I’d love to file issues, although my problem is that generally I’m working on proprietary data. Also, I struggle to get a good sense of what I should expect, i.e. what could be considered “really off”.
If you’ll indulge me, maybe take the operation I’m doing here. I’ve got this 28m-by-34 table, and am filtering on a single column. Column types are mainly strings, dates, and a few floats and ints. I then do the filter operation above, which removes around 7m of the 28m rows. What should I expect for this? Should the memory footprint be that of a 21m-by-34 table fully materialized?
For context, I can do
julia @time at = @view at[at.Week .<= Date(2016, 11, 14), :];
0.574345 seconds (399.45 k allocations: 185.803 MiB, 29.78% gc time, 44.69% compilation time)
on the same table. So here it appears I have successfully filtered out everything without allocating any memory at all. If I then do
@time at = copy(at);
215.217447 seconds (486.05 M allocations: 20.402 GiB, 79.84% gc time, 0.46% compilation time)

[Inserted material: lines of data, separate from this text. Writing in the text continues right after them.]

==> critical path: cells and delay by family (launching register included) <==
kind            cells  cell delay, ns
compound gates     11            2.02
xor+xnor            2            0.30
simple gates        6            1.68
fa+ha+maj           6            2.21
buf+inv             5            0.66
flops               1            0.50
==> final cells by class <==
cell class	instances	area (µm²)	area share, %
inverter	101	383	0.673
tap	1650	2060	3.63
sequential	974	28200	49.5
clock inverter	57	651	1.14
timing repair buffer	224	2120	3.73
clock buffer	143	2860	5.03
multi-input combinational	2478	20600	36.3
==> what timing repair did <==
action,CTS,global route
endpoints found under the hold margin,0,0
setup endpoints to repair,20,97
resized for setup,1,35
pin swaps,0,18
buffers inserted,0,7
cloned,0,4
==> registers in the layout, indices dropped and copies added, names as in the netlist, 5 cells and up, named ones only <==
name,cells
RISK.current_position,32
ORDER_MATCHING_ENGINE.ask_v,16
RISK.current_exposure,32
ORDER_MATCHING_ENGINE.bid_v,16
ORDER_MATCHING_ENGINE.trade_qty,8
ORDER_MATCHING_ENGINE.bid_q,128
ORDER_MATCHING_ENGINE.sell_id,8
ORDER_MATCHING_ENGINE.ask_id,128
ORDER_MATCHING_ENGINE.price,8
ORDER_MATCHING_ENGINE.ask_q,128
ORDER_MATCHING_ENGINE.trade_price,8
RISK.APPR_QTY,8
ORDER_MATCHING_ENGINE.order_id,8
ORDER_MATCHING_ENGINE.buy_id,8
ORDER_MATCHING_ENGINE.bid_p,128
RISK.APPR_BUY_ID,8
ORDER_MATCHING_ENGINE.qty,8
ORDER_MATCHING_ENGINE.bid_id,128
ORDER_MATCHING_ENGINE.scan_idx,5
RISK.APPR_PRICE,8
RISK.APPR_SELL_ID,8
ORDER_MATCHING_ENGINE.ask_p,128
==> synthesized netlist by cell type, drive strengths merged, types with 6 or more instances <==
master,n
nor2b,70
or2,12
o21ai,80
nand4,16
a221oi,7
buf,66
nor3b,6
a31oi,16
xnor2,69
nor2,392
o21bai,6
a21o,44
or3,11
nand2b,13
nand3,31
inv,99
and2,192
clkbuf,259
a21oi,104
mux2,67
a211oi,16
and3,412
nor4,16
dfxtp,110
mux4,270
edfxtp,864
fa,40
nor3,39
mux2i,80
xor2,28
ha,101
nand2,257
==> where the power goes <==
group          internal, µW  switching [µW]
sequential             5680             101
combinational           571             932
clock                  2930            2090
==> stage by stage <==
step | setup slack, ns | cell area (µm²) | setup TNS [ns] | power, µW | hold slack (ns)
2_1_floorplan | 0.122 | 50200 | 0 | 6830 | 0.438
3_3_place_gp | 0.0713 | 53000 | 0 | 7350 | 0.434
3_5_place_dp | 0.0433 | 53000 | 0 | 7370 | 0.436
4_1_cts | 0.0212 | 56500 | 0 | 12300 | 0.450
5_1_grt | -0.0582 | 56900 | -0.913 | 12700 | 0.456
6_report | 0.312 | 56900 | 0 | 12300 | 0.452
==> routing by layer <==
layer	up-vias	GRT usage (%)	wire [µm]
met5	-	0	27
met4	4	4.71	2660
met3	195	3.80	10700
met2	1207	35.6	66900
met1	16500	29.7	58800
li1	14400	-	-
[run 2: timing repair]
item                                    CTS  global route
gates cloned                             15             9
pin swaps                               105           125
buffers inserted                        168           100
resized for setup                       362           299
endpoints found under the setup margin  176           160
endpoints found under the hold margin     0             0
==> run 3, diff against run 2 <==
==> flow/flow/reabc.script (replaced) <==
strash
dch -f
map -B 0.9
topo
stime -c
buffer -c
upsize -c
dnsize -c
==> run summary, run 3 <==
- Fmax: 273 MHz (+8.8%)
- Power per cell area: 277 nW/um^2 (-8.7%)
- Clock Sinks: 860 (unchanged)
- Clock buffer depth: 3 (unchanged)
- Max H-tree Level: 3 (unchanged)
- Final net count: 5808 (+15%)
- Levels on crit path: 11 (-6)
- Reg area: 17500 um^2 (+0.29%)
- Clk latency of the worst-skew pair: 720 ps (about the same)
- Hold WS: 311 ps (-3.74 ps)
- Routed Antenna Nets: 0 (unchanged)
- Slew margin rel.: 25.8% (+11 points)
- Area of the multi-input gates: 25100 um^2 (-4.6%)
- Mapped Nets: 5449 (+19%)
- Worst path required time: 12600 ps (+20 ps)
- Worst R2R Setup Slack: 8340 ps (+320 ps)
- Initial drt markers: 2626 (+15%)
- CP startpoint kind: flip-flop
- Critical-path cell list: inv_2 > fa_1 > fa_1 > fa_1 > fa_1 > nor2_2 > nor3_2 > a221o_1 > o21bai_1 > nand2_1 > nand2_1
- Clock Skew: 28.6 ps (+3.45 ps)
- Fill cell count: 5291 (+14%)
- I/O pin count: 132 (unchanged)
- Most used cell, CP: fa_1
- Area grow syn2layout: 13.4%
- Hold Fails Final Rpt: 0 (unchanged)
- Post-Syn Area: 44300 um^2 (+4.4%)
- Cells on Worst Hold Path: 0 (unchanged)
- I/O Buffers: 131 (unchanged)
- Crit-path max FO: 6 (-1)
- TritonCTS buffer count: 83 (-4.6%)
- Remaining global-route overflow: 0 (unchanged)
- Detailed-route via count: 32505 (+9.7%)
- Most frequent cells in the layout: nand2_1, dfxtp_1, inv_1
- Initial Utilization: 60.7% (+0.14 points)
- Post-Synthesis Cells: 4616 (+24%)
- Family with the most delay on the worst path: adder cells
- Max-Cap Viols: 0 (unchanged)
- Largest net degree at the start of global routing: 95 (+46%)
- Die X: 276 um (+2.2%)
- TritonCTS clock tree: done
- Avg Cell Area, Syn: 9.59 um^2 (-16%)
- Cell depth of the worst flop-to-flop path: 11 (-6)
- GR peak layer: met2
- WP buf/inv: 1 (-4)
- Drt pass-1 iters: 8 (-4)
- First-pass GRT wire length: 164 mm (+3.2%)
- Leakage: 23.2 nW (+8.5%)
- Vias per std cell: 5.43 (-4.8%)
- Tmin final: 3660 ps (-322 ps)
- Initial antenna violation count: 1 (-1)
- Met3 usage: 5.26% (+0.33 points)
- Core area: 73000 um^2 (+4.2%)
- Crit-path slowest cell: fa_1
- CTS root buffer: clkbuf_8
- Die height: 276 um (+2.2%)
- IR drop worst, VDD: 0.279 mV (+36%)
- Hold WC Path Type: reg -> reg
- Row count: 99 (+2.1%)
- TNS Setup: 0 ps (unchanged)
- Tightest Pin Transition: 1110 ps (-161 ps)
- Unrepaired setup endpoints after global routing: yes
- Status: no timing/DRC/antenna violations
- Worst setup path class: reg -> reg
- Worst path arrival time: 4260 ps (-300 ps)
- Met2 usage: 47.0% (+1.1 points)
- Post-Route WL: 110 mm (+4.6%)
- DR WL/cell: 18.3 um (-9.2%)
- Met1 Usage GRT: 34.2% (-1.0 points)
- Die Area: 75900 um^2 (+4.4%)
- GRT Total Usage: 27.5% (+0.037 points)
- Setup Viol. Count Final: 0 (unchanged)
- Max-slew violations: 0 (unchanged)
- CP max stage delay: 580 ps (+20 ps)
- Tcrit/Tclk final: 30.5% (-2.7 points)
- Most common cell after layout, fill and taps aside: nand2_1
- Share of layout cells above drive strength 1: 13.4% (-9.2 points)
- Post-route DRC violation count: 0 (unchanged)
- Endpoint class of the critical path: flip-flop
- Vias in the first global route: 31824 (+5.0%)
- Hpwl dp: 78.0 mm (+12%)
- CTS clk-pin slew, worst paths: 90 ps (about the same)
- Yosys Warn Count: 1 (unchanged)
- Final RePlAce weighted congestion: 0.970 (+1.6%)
This is an optimization exercise on Yosys and OpenROAD, whose aim is small area, a short achievable clock period and few clock cycles per item, not a production implementation. RTL that was checked went through simulation tests only; none was proved equivalent to the original. Power and IR drop assume default switching activity.

## v59
==> flow/design.v (excerpt) <==
module MATRIX(CLK, RESET, IN_VALID, IN, OUT_VALID, OUT);
input CLK;
input RESET;
input IN_VALID;
input [3:0] IN;
output reg OUT_VALID;
output [15:0] OUT;
reg [5:0] cnt;
reg [1:0] qa, qb, op;     
reg [2:0] ci, cj;         
reg [3:0] a [0:8];
reg [3:0] b [0:8];
reg [11:0] o;
assign OUT = {{4{o[11]}}, o};
integer n, n1;
always @(posedge CLK) begin
  if (cnt <= 6'd8 && (cnt != 6'd0 || IN_VALID)) begin
    for (n1 = 0; n1 < 8; n1 = n1 + 1) a[n1] <= a[n1+1];
    a[8] <= IN;
  end
  if (cnt >= 6'd9 && cnt <= 6'd17) begin
    for (n1 = 0; n1 < 8; n1 = n1 + 1) b[n1] <= b[n1+1];
    b[8] <= IN;
  end
end
reg f22, outmm, outas, outar, deta, detb;
always @(posedge CLK) begin
  f22 <= cnt == 6'd21;
  outmm <= cnt == 6'd21 || (cnt >= 6'd22 && cnt <= 6'd29 && opc == 2'd2);    
  outas <= cnt >= 6'd22 && cnt <= 6'd29 && !opc[1];                         
  outar <= cnt >= 6'd21 && cnt <= 6'd29;                                    
  deta <= cnt == 6'd8 || cnt == 6'd9 || cnt == 6'd12 || cnt == 6'd13 || cnt == 6'd16 || cnt == 6'd17;
  detb <= cnt == 6'd10 || cnt == 6'd11 || cnt == 6'd14 || cnt == 6'd15 || cnt == 6'd18 || cnt == 6'd19;
end
wire [1:0] opc = (cnt == 6'd22) ? IN[1:0] : op;    
wire isas = f22 ? !IN[1] : outas;                   
wire [3:0] Bc = (qb == 2'd0) ? b[0] : (qb == 2'd1) ? b[2] : (qb == 2'd2) ? b[8] : b[6];
function [2:0] rv;           
  input [2:0] x;
  rv = {x[0], x[1], x[2]};
endfunction
wire rowA = !qa[0];                        
wire revA = qa[1];                         
wire [2:0] idxA = (qa == 2'd0 || qa == 2'd3) ? ci : rv(ci);
wire rowB = qb[0];                         
wire revB = qb[0] ^ qb[1];
wire [2:0] idxB = (qb == 2'd0 || qb == 2'd1) ? cj : rv(cj);
reg [8:0] selA, selAR, selBL;
reg [2:0] alA, alB, alR;
reg [2:0] tau [0:2];
integer r, c, k, p;
always @* begin
  selA = 9'd0;
  for (r = 0; r < 3; r = r + 1)
    for (c = 0; c < 3; c = c + 1)
  ...
For scale: ~930 cells after synthesis, about 160 flip-flops, roughly 24 I/O pins, about 0.0097 mm² of cells after synthesis.
==> flow/config.mk <==
export PLATFORM = sky130hd
export DESIGN_NAME = MATRIX
export DESIGN_NICKNAME = MATRIX
export VERILOG_FILES = /design/flow/design.v
export SDC_FILE = /design/flow/constraint.sdc
export NUM_CORES = 4
export LEC_CHECK = 0
export ABC_CLOCK_PERIOD_IN_PS = 2500
export CAP_MARGIN = 20
export CORE_MARGIN = 2
export CORE_UTILIZATION = 60
export CTS_BUF_LIST = sky130_fd_sc_hd__clkbuf_4 sky130_fd_sc_hd__clkbuf_8
export SETUP_SLACK_MARGIN = 5
export SLEW_MARGIN = 20
==> flow/constraint.sdc <==
create_clock -name core_clock -period 10.0 [get_ports {CLK}]
set_input_delay 2.0000 -clock core_clock [delete_from_list [all_inputs] [get_ports {CLK}]]
set_output_delay 2.0000 -clock core_clock [all_outputs]
set_load 0.01 [all_outputs]
standard.sh (not shown) runs the stock make flow with config.mk's settings and CLKGATE_MAP_FILE= SYNTH_SCRIPT=/design/flow/synth_recipe.tcl, a recipe that flattens the netlist after the stock synthesis.
==> flow/flow/run.sh <==
#!/bin/bash
set -euo pipefail
bash standard.sh SETUP_SLACK_MARGIN=6.9 "BUFFER_PORTS_ARGS=-buffer_cell sky130_fd_sc_hd__buf_2" finish > standard.log 2>&1
v59 finished end to end and its layout was clean on timing, DRC and antenna.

again all my memory is eaten up (17GB that I had spare when calling copy
) and most of the time of the operation is spent in swap. The table in the view was only 21/28 the size of the original table, so I would have expected it to be ~4GB on disk. Why would it take 17GB + plenty of swap to copy this table? And why was this copy operation one minute slower than the direct filter
above, if filter
materializes the same in the end?
Sorry if I’m not being super helpful, I just really struggle to develop a good mental model of Arrow + DataFrames performance and which operations should and shouldn’t be fast. Overall I find the progress that’s been made on this front mindblowing in terms of what it allows me to do without resorting to low-level trickery or usage of much more complicated out-of-memory distributed tools, it’s just that sometimes randomly things eat up my memory or take forever and I can’t figure out what’s going on.